In the engagement Bordelais had one man killed and seven wounded, generally lightly. Curieuse had some 50 men killed and wounded. Radelet survived for a few hours but eventually died from having lost both legs. About an hour after the British took possession, Bordelais started to sink. Manby ordered everyone off her, but 21 British sailors delayed because they were extricating the French wounded. Most of the rescuers were themselves rescued, but seven drowned. Dealing with the situation, securing 120 French prisoners, and repairing sails and rigging delayed Bordelais until 8p.m. She then set off after the two French vessels that had fled but was unable to find them in the night.

In intercepting the three French vessels Manby helped protect the convoy from further predation. Reportedly, the French brig that escaped was Mutine, of sixteen 6-pounder guns and 156 men under the command of J. Reybaud, and the schooner Espérance, of six 4-pounder guns and 52 men under the command of Captain Haywood.

From Barbados Bordelais made her way to Jamaica via Martinique. She then cruised the Mona Passage, where apparently she did great damage to the local trade. In one case a cutting out expedition at Aguadilla Bay by boats from Bordelais and another British vessel cut out a vessel that Manby turned into a tender; this vessel was lost with all hands shortly thereafter. (Note: A key function of a tender was resupply, that is, shuttling back-and-forth between her vessel's base and the vessel herself with fresh food, water, etc. However, frequently tenders cruised independently.)

In a second attack at Aguadilla an attempt to cut out a schooner there ended in failure, but no casualties. The cannon fire from the Spanish defences did so much damage to Bordelais that she had to return to Port Royal for repairs.

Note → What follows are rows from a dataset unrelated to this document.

--- src/rtl/store_pack_buffer.sv ---
// Store pack buffer: narrows sw/sh/sb data into byte-laned words and queues them toward memory.
// Optional STORE_HAZARD_EN adds a load-address hazard compare against all pending entries.
module store_pack_buffer #(
  parameter int unsigned DEPTH = 4,
  parameter int unsigned PTR_W = 2
) (
  input  logic             clk,
  input  logic             reset,
  input  logic             st_valid,
  output logic             st_ready,
  input  logic [1:0]       st_op,
  input  logic [31:0]      st_addr,
  input  logic [31:0]      st_data,
  output logic             mem_req,
  input  logic             mem_ack,
  output logic [31:0]      mem_addr,
  output logic [31:0]      mem_wdata,
  output logic [3:0]       mem_be,
  output logic             buf_empty,
  output logic [PTR_W:0]   buf_count,
  output logic             addr_err
`ifdef STORE_HAZARD_EN
  ,
  input  logic [31:0]      ld_addr,
  output logic             ld_hazard
`endif
);

  localparam logic [PTR_W:0] FULL_CNT = (PTR_W + 1)'(DEPTH);

  logic [PTR_W-1:0] wr_ptr_q, rd_ptr_q;
  logic [PTR_W:0]   count_q;
  logic             addr_err_q;

  logic [29:0] addr_mem [DEPTH];
  logic [31:0] data_mem [DEPTH];
  logic [3:0]  be_mem   [DEPTH];

  logic [31:0] pk_wdata;
  logic [3:0]  pk_be;
  logic        pk_err;
  logic        push, pop, handshake;

  always_comb begin
    pk_wdata = st_data;
    pk_be    = 4'b0000;
    pk_err   = 1'b0;
    case (st_op)
      2'b00: begin
        pk_be  = 4'b1111;
        pk_err = (st_addr[1:0] != 2'b00);
      end
      2'b01: begin
        pk_wdata = {st_data[15:0], st_data[15:0]};
        pk_be    = st_addr[1] ? 4'b1100 : 4'b0011;
        pk_err   = st_addr[0];
      end
      2'b10: begin
        pk_wdata = {4{st_data[7:0]}};
        pk_be    = 4'b0001 << st_addr[1:0];
      end
      default: pk_err = 1'b1;
    endcase
  end

  assign st_ready  = (count_q != FULL_CNT);
  assign buf_empty = (count_q == '0);
  assign buf_count = count_q;
  assign mem_req   = !buf_empty;
  assign addr_err  = addr_err_q;

  assign handshake = st_valid && st_ready;
  assign push      = handshake && !pk_err;
  assign pop       = mem_req && mem_ack;

  // Head outputs are forced to zero while empty so stale entries never leak out.
  assign mem_addr  = mem_req ? {addr_mem[rd_ptr_q], 2'b00} : '0;
  assign mem_wdata = mem_req ? data_mem[rd_ptr_q] : '0;
  assign mem_be    = mem_req ? be_mem[rd_ptr_q] : '0;

  always_ff @(posedge clk or posedge reset) begin
    if (reset) begin
      wr_ptr_q   <= '0;
      rd_ptr_q   <= '0;
      count_q    <= '0;
      addr_err_q <= 1'b0;
    end else begin
      addr_err_q <= handshake && pk_err;
      if (push) wr_ptr_q <= wr_ptr_q + PTR_W'(1);
      if (pop)  rd_ptr_q <= rd_ptr_q + PTR_W'(1);
      case ({push, pop})
        2'b10:   count_q <= count_q + 1'b1;
        2'b01:   count_q <= count_q - 1'b1;
        default: count_q <= count_q;
      endcase
    end
  end

  // Entry storage carries no reset; validity is tracked solely by the pointers and count.
  always_ff @(posedge clk) begin
    if (push) begin
      addr_mem[wr_ptr_q] <= st_addr[31:2];
      data_mem[wr_ptr_q] <= pk_wdata;
      be_mem[wr_ptr_q]   <= pk_be;
    end
  end

`ifdef STORE_HAZARD_EN
  logic [PTR_W-1:0] slot;

  always_comb begin
    ld_hazard = 1'b0;
    slot      = '0;
    for (int unsigned i = 0; i < DEPTH; i++) begin
      // Distance from the head decides whether slot i currently holds a live entry.
      slot = PTR_W'(i) - rd_ptr_q;
      if (({1'b0, slot} < count_q) && (addr_mem[i] == ld_addr[31:2])) ld_hazard = 1'b1;
    end
  end
`endif

endmodule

Next, Bordelais cut out a small sloop with a cargo of wood from a small harbour on the coast of Puerto Rico. Manby cleared her and fitted her out as a tender. He put his second lieutenant James Gordon in command and gave him a crew of seven men and two boys. Shortly thereafter, a French privateer of one gun and 60 men captured Gordon and his sloop. The privateer took her prize into a small port near Aux Cayes. There they found another sloop, with a cargo of salt, that Bordelais captured the night before, and that the French had already recaptured, together with her prize crew of a midshipman and four men.

The port was under the control of the Haitian government of Toussaint Louverture, which threw the crew of the privateer into prison. The men from Bordelais spent four months in prison but were well treated, with Gordon and the midshipman being permitted to move freely on parole. Eventually all were released to a cartel under the command of Captain Kelpoisson, the commander of the port of Aux Cayes, and the only Frenchman in a position of authority. The British arrived at Port Royal (except for one man who had died), where they found out that the war was over. They returned to Bordelais, where Gordon was able to sit down in the officers' mess before any of his fellow officers even knew that he had returned.

On 23 October Barrie replaced Manby. This was a temporary appointment as Barrie was still a lieutenant. Bourdelais arrived in Portsmouth on 18 January 1802 at the same time as Barrie's promotion to commander was announced.

Then on 29 April 1802 Captain John Hayes replaced Barrie. One source has Commander Barrie as captain of Bourdelais in July 1802, but this seems to be in error.

==Fate==
Bordelais was broken up in August 1804.

==Post-script==

The lines of Bordelais were taken in England after her capture; these plans have been reproduced in Clippers français.